# Embossed Soda Bottle - Salem Witch



## Sam_MaineBottles (Jan 1, 2005)

Hi Folks and Happy New Year to you all!

 I've been going through some of my 'to sell' bottles and came across this rather different one.  It's a seven ounce BIM crown top embossed soda bottle from J. Edward Hennessy from Salem, Mass.  I'd say the bottle is from the 1900-1915 era.  Embossed in the slug plate is a witch riding a broom and holding a trident (?).  I've never seen one of these bottles before and the couple of Google searches I did came up with nothing on this bottler or the bottle.  Before I put it on eBay I'd like to have a little background info if possible.  Can anyone shed any light on this one for me? 

 Thanks - Sam







 Picture reduced in size - please see *Help - Using the Forum* ---> Uploading a Picture  - Admin


----------



## Sam_MaineBottles (Jan 1, 2005)

Sorry about the size of the last pic - my computer says it's a lot smaller than the size it shows up as - hopefully this closeup won't be so large.






 Picture reduced in size - please see *Help - Using the Forum* ---> Uploading a Picture  - Admin


----------



## TheDiggerBoy91 (Jan 2, 2005)

Yah.. that's what I'd say too... BIM crowns weren't made very long.

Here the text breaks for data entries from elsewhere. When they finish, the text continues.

This is an optimization exercise on Yosys and OpenROAD, whose aim is small area, a short achievable clock period and few clock cycles per item, not a production implementation. RTL that was checked went through simulation tests only; none was proved equivalent to the original. Power figures rest on the tool's default switching activity, not on a simulated workload.

## conf_raymap
module conf_raymap (
    input  wire        clk,
    input  wire        rst,
    input  wire [12:0] cfg_hogels_x,
    input  wire [12:0] cfg_hogels_y,
    input  wire [4:0]  cfg_views_u,
    input  wire [4:0]  cfg_views_v,
    input  wire [1:0]  cfg_lens_type,
    input  wire [1:0]  cfg_layout,
    input  wire [1:0]  cfg_view_flip,
    input  wire [7:0]  cfg_slant_p,
    input  wire [4:0]  cfg_slant_q,
    input  wire [14:0] cfg_pitch_x,
    input  wire [14:0] cfg_pitch_y,
    input  wire        req_valid,
    output wire        req_ready,
    input  wire [15:0] req_px,
    input  wire [15:0] req_py,
    input  wire [1:0]  req_k,
    output wire        map_req,
    output wire [23:0] map_addr,
    input  wire        map_ack,
    input  wire [63:0] map_data,
    output wire        res_valid,
    input  wire        res_ready,
    output wire [1:0]  res_kind,
    output wire [29:0] res_ray,
  ...
Size in the first run: about 19,000 cells after synthesis, roughly 2,700 flip-flops, about 250 I/O pins, ~200,000 µm² of cells after synthesis.
clock: 20.0 ns
lec_check: 0
abc_clock_period_in_ps: 5000
cap_margin: 20
core_margin: 2
core_utilization: 40
slew_margin: 20
tns_end_percent: 100
standard.sh (not shown) runs the stock make flow with config.mk's settings and CLKGATE_MAP_FILE= SYNTH_SCRIPT=/design/flow/synth_recipe.tcl, a recipe that flattens the netlist after the stock synthesis.
==> flow/flow/run.sh <==
#!/bin/bash
# Standard layout, with timing repair aiming well below the clock period.
set -euo pipefail
export SETUP_SLACK_MARGIN=${MARGIN:-12}
bash standard.sh > standard.log 2>&1
The baseline passed the timing, DRC and antenna checks.
Testbench counts at the start, summed over its fixed seeds: cycles 18,113, items 11,520.
Rerun with:
--- a/flow/flow/run.sh
+++ b/flow/flow/run.sh
@@ -4 +4 @@
-export SETUP_SLACK_MARGIN=${MARGIN:-12}
+export SETUP_SLACK_MARGIN=${MARGIN:-11}
Worst setup slack loses 520 ps; register-to-register slack loses 520 ps; power hardly moves; design area hardly moves; synthesized cell count is unchanged; cell count barely changes; fmax fell by 6.3%; combinational power hardly moves.

## v30
Another version of the RTL of conf_raymap (not shown whole).
For scale: roughly 19000 cells after synthesis, roughly 250 I/O pins, ~200000 sq um of cells after synthesis.
==> flow/config.mk <==
export PLATFORM = sky130hd
export DESIGN_NAME = conf_raymap
export DESIGN_NICKNAME = conf_raymap
export VERILOG_FILES = /design/flow/design.v
export SDC_FILE = /design/flow/constraint.sdc
export NUM_CORES = 4
export LEC_CHECK = 0
export ABC_CLOCK_PERIOD_IN_PS = 5000
export CAP_MARGIN = 20
export CORE_MARGIN = 2
export CORE_UTILIZATION = 40
export SLEW_MARGIN = 20
export TNS_END_PERCENT = 100
==> flow/constraint.sdc <==
create_clock -name core_clock -period 20.0 [get_ports {clk}]
set_input_delay 4.0000 -clock core_clock [delete_from_list [all_inputs] [get_ports {clk}]]
set_output_delay 4.0000 -clock core_clock [all_outputs]
set_load 0.01 [all_outputs]
==> flow/flow/run.sh <==
#!/bin/bash
# Standard layout, with timing repair aiming well below the clock period.
set -euo pipefail
export SETUP_SLACK_MARGIN=${MARGIN:-12}
bash standard.sh > standard.log 2>&1
The final layout from v30, which completed every stage, passed the timing, DRC and antenna checks at the end of the flow.
Testbench counts of v30, summed over its fixed seeds: cycles 18,113, items 11,520.
The following lists how v31 was set up differently from v30:
--- a/flow/flow/run.sh
+++ b/flow/flow/run.sh
@@ -4 +4 @@
-export SETUP_SLACK_MARGIN=${MARGIN:-12}
+export SETUP_SLACK_MARGIN=${MARGIN:-13}
--- a/flow/config.mk
+++ b/flow/config.mk
@@ -11 +11 @@
-export CORE_UTILIZATION = 40
+export CORE_UTILIZATION = 50
Results
Every run (v30 and v31) finished clean.
Going from v30 to v31, synthesis-to-layout area growth grows by 1.7 points.
The higher routed wire length of v30 and v31 is in v31.
[compare] base=v30 new=v31: total of clock buffers placed in the layout lost 15; worst hold slack fell by 15 ps; via count went up; required arrival time at the worst endpoint picked up an extra 90 ps.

I couldn't find anything, but even finding nothin helps (Just like the Who song-"Nothing is everythiiing"[]) it means the bottler wasn't in business very long and/or didn't have wide distribution.[]


----------



## kastoo (Jan 3, 2005)

I'd keep it but if I want a value I'd spend the money on listing at Ebay and jack the reserve up high and see what who is willing to pay.


----------



## Sam_MaineBottles (Jan 14, 2005)

I've listed this bottle on eBay - it's at

 http://cgi.ebay.com/ws/eBayISAPI.dll?ViewItem&category=13915&item=6146772550&rd=1

 if you'd like to check it out.

 -Sam


----------



## WhiteLighting (Jan 16, 2005)

This is an interesting bottle,Someone should keep records of Embossed bott's like this...
   I dig the bottle though!pretty cool,and in my opinion a good piece of american folklore......


  Also I do think its a beer bott,,


----------



## wootten (Jan 21, 2005)

well-please let us know how you did on ebay-did you get your reserve?  That bottle seems like a cool addition to any collection.  HAve you found out any more history? wendy


----------



## Ryan (Jan 22, 2005)

Hi Sam, I couldn't resist purchasing that bottle from you. I was actually at the eye doctor while it was closing (darn waiting rooms!) so I had my mom bid on it for me using an id I set up for her.  Thank god for computer literate parents lol...

 You know what's strange is it appears I'm the only bottle collector that bid on it, all the other people were witch collectors. Good thing you put witch in the title. Anyways do you mind if I ask where you acquired this? I'm always curious about any known history of bottles in my collection. Did you dig it? Or was it a yard sale or antique shop find? If so, what town did you find it in?

 Thanks for listing it, I'll give it a good home,

 -Ryan


----------



## Sam_MaineBottles (Jan 22, 2005)

Congrats, Ryan, on winning the witch bottle, I'm glad it's going to someone who will appreciate it.  I really had no idea what it would end up going for price-wise.  I also had three hutch soda bottles listed at the same time at what I thought were reasonable prices and not one of them sold.  A mini stoneware souvenir jug that I bought for $2 went for $29.60 - you just can't tell with ebay.

 I wasn't able to find out much on the bottle's history - guess it was a short-lived bottling operation.  

 I found the bottle in a junk shop this past summer while out on a 'tiquing trip further south on the Maine coast in the town of Damariscotta.  It was pretty sad-looking then, looks like someone had tried to clean it with BBs and had forgotten about it, the lower half was dotted with rust marks.  I gave it a hit of CLR which helped quite a bit.  You might give it another shot of that after you get it Ryan, I bet it will clean up some more.

 -Sam


----------